━━━━━ Records provided
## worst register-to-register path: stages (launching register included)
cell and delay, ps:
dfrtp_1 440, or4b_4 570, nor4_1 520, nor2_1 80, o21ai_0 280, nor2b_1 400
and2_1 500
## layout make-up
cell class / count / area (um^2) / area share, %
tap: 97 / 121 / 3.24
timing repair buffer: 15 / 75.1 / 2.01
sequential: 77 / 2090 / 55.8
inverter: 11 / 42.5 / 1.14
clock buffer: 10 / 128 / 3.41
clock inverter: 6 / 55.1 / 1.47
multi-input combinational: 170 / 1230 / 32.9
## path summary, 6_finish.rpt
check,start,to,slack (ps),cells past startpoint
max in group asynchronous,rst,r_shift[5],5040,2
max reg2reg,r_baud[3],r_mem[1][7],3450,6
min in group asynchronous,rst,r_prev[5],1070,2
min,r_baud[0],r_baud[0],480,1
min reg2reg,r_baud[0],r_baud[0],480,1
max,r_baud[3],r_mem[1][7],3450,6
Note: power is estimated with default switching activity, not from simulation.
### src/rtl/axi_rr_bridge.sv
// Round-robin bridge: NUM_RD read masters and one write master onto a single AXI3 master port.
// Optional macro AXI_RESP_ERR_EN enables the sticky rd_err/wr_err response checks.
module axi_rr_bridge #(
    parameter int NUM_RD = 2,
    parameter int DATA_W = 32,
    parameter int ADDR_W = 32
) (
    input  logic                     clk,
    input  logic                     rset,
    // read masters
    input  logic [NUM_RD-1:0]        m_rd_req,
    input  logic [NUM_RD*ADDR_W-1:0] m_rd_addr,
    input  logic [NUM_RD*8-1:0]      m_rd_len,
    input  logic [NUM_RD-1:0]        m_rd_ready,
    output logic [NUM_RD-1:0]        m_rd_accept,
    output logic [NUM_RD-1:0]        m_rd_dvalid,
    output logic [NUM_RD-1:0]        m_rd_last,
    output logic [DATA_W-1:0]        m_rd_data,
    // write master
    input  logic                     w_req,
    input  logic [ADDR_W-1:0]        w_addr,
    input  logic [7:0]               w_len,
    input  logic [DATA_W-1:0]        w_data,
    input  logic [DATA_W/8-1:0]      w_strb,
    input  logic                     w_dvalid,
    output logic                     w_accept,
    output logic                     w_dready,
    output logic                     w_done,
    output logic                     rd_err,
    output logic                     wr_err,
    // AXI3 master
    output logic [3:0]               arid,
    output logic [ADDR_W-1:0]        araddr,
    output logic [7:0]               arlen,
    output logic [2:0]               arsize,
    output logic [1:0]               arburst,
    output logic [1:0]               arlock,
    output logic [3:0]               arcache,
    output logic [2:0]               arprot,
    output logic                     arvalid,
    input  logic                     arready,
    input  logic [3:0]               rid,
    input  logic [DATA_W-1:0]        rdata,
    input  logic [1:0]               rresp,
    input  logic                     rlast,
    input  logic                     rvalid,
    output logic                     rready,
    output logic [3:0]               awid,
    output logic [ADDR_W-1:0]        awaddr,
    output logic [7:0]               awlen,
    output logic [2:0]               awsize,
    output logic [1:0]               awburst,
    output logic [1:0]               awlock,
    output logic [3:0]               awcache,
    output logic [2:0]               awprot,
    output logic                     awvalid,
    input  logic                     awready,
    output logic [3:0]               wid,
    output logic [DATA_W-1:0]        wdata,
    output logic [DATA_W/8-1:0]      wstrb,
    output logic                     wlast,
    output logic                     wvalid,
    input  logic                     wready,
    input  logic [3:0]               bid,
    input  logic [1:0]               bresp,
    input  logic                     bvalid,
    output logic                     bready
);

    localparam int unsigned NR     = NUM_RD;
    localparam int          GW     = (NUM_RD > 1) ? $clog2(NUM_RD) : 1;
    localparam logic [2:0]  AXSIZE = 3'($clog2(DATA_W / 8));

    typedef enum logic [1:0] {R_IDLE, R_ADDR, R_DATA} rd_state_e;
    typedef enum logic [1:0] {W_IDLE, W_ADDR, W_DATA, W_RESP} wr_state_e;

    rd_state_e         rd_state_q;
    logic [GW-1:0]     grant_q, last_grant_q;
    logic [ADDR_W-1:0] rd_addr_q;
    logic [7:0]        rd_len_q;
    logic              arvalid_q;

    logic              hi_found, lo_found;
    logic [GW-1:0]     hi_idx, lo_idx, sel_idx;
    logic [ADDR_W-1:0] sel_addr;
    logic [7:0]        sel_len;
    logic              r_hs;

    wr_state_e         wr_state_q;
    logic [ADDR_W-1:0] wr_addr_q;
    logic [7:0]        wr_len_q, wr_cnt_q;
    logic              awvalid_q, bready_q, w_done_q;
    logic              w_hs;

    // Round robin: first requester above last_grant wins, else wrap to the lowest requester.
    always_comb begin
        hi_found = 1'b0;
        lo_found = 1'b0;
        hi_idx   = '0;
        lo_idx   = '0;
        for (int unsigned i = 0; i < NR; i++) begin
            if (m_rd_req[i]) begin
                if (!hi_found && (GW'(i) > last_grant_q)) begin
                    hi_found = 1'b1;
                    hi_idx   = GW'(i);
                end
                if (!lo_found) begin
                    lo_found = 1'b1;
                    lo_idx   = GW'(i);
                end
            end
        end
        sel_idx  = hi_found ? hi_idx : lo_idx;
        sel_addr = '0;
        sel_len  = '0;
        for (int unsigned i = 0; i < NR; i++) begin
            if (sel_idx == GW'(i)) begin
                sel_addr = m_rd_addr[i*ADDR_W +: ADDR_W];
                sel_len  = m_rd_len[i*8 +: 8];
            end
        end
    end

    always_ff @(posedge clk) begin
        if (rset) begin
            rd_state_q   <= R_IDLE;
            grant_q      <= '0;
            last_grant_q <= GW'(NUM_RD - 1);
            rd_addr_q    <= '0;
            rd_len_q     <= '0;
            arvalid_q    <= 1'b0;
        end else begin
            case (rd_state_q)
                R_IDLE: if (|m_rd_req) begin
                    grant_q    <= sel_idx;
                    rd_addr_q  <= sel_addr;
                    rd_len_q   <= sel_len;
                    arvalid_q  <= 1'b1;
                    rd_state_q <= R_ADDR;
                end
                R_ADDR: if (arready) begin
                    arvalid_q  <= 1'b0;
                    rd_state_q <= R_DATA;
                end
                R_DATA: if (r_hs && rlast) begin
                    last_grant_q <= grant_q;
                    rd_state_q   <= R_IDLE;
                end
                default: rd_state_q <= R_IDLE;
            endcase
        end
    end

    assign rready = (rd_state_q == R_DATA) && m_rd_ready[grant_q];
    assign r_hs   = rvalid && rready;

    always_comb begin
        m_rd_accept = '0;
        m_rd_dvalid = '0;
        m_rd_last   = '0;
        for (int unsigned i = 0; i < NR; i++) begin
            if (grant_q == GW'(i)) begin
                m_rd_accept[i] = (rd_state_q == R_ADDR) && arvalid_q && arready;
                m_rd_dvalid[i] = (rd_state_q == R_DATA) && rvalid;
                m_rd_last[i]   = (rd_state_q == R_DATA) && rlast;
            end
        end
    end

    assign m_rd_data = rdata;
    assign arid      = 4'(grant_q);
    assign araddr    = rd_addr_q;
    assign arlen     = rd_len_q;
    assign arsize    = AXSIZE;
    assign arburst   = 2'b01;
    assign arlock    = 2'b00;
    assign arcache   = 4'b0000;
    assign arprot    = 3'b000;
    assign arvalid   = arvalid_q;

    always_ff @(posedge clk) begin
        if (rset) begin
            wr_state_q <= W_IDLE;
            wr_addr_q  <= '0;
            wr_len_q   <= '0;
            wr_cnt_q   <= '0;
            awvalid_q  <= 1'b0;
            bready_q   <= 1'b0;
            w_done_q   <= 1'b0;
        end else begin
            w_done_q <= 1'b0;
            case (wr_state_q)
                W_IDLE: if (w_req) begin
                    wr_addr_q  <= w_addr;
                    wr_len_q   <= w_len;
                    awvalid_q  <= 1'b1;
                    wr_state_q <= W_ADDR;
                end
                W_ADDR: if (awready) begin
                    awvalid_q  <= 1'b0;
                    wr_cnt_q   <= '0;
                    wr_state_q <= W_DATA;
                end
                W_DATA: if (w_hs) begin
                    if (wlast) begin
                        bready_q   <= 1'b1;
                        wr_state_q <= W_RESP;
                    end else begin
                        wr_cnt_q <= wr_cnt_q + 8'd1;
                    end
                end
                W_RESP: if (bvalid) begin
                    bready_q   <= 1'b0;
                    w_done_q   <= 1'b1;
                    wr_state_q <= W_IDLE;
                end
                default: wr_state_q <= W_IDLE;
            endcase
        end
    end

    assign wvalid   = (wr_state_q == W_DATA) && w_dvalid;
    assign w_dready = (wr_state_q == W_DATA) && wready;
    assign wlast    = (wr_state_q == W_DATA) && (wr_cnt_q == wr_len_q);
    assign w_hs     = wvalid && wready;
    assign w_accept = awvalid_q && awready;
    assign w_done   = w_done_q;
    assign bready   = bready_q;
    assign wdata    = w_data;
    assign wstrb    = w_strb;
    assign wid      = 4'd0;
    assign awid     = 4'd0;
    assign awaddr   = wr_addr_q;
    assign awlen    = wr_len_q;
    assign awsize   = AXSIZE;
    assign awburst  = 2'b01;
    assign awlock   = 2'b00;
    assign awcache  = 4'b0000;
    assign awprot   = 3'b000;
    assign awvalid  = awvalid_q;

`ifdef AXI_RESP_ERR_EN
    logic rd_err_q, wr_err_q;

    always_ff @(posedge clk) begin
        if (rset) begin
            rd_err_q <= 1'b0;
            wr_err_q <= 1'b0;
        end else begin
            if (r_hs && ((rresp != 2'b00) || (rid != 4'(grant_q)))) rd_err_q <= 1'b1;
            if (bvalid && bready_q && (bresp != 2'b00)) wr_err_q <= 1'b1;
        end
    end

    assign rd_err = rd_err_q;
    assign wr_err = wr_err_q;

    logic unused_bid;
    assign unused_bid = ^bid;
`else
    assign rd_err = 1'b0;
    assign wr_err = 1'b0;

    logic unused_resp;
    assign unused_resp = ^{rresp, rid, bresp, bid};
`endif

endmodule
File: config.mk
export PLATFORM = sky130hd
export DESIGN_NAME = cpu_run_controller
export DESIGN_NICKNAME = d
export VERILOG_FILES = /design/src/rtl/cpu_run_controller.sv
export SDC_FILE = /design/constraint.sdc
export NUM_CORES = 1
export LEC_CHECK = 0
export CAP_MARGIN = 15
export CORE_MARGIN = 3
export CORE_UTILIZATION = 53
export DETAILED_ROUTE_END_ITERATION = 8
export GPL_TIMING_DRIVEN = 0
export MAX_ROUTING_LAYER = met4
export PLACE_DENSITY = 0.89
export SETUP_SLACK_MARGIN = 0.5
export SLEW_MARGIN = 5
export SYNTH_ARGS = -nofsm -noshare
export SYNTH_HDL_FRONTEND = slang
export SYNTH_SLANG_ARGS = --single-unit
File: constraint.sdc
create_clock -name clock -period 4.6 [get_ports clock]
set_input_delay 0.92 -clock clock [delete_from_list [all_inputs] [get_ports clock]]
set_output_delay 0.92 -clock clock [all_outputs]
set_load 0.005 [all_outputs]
━━━━━━━━━━
(What the task requires): Return every line from the records above that holds the word "awaddr".

(Output):
    output logic [ADDR_W-1:0]        awaddr,
    assign awaddr   = wr_addr_q;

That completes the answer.